- Film poster
- Directed by: Vierendrra Lalit
- Written by: Sanjeev Tiwari Rakesh Chaturvedi
- Produced by: JV Manisha Tarsem Antil Anil Rastogi
- Starring: Rahul Roy Trivikram Mattoo Akansha Shivhare Vivek Srivastava
- Music by: Ishwar
- Production company: Harikrit Films
- Country: India

= To B or Not to B =

To B or Not To B is an unreleased Indian psycho-social thriller film directed by Vierendrra Lalit and starring Rahul Roy, Trivikram Mattoo, Akansha Shivhare, Vivek Srivastava in the lead roles. To B or Not to B is a psychological drama with heavy focus on the unstable emotional states of characters, in combination with mystery and thriller. The story and dialogues and the screenplay are written by Sanjeev Tiwari and Rakesh Chaturvedi. The film is produced by JV Manisha, Tarsem Antil & Dr. Anil Rastogi under the Harikrit Films banner.

==Plot==
It’s around the festival of Holi, a couple are on their way to their Farm house, located in a remote hilly jungle.
It’s raining, little dark and as they are about to reach the destination, they find frequent police barriers. The atmosphere seems to be tensed.
The couple Nikhil, age 38 and Priya, age 26, are married since Five years and marriage is in somewhat, the Difficult stage.
They do not have any Children.

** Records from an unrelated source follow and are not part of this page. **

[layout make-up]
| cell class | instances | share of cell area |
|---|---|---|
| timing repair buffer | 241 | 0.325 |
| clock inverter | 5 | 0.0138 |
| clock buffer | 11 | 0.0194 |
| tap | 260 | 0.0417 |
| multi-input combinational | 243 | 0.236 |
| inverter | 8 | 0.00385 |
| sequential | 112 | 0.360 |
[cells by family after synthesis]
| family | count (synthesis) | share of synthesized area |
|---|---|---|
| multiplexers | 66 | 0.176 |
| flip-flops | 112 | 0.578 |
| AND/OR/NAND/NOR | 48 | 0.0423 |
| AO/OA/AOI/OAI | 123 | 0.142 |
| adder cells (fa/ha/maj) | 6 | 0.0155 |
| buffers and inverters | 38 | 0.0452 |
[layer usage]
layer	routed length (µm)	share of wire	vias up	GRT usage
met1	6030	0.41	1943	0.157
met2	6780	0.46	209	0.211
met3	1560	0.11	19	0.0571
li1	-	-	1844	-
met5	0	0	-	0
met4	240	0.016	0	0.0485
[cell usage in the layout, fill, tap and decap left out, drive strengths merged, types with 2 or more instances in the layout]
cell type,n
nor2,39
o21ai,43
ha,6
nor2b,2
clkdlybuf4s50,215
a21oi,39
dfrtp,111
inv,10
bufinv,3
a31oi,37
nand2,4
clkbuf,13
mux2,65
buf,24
File: config.mk
export PLATFORM = sky130hd
export DESIGN_NAME = ahb_arbiter
export DESIGN_NICKNAME = d
export VERILOG_FILES = /design/src/rtl/ahb_arbiter_pkg.sv /design/src/rtl/ahb_arb_rr.sv /design/src/rtl/ahb_arbiter.sv
export SDC_FILE = /design/constraint.sdc
export NUM_CORES = 1
export LEC_CHECK = 0
export ABC_CLOCK_PERIOD_IN_PS = 4510
export CAP_MARGIN = 15
export CORE_ASPECT_RATIO = 1.25
export CORE_MARGIN = 8
export CORE_UTILIZATION = 30
export DETAILED_ROUTE_END_ITERATION = 10
export DONT_BUFFER_PORTS = 1
export PLACE_DENSITY = 0.5
export SLEW_MARGIN = 0
export SYNTH_ARGS = -nofsm -noshare
export SYNTH_HDL_FRONTEND = slang
export SYNTH_SLANG_ARGS = --single-unit
File: constraint.sdc
create_clock -name HCLK -period 4.51 [get_ports HCLK]
set_input_delay 0.2255 -clock HCLK [delete_from_list [all_inputs] [get_ports HCLK]]
set_output_delay 0.2255 -clock HCLK [all_outputs]
set_load 0.01 [all_outputs]
===== config.mk =====
export PLATFORM = sky130hd
export DESIGN_NAME = id_ex_pipeline_register
export DESIGN_NICKNAME = d
export VERILOG_FILES = /design/src/rtl/id_ex_pipeline_register.sv
export SDC_FILE = /design/constraint.sdc
export NUM_CORES = 1
export LEC_CHECK = 0
export BUFFER_PORTS_ARGS = -buffer_cell sky130_fd_sc_hd__buf_4
export CAP_MARGIN = 5
export CORE_AREA = 2 2 130 132
export DETAILED_ROUTE_END_ITERATION = 8
export DIE_AREA = 0 0 132 134
export PLACE_DENSITY = 0.74
export SLEW_MARGIN = 20
export SYNTH_ARGS = -nofsm -noshare
export SYNTH_HDL_FRONTEND = slang
export SYNTH_SLANG_ARGS = --single-unit

===== constraint.sdc =====
create_clock -name clk -period 4.1 [get_ports clk]
set_input_delay 0.82 -clock clk [delete_from_list [all_inputs] [get_ports clk]]
set_output_delay 0.82 -clock clk [all_outputs]
set_load 0.005 [all_outputs]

So this involuntary childlessness has given a way for the Stage of Grief which is infesting their Life with Denial, Despair, Remorse, Anger, Fear and Physical Grief and what not.
In order to give a last chance to their incorrigible relationship, they are on a short trip to their Farm House.
At their Farm House, when both are alone, they hear the knock on the door. Both are surprised to see an intruder, asking for shelter.
After If’s and But’s, Nikhil allows him to stay...though Priya disagrees!!!...

==Cast==
- Rahul Roy as Nikhil
- Trivikram Mattoo as Shakespeare/ Pratush
- Akansha Shivhare as Priya
- Vivek Srivastava as Ramdas

== Filming ==
The film was shot in Delhi and Morni Hills, Panchkula, Haryana at various locations.

== Post production ==
Post production work is on at Harikrit Films Studios, New Delhi.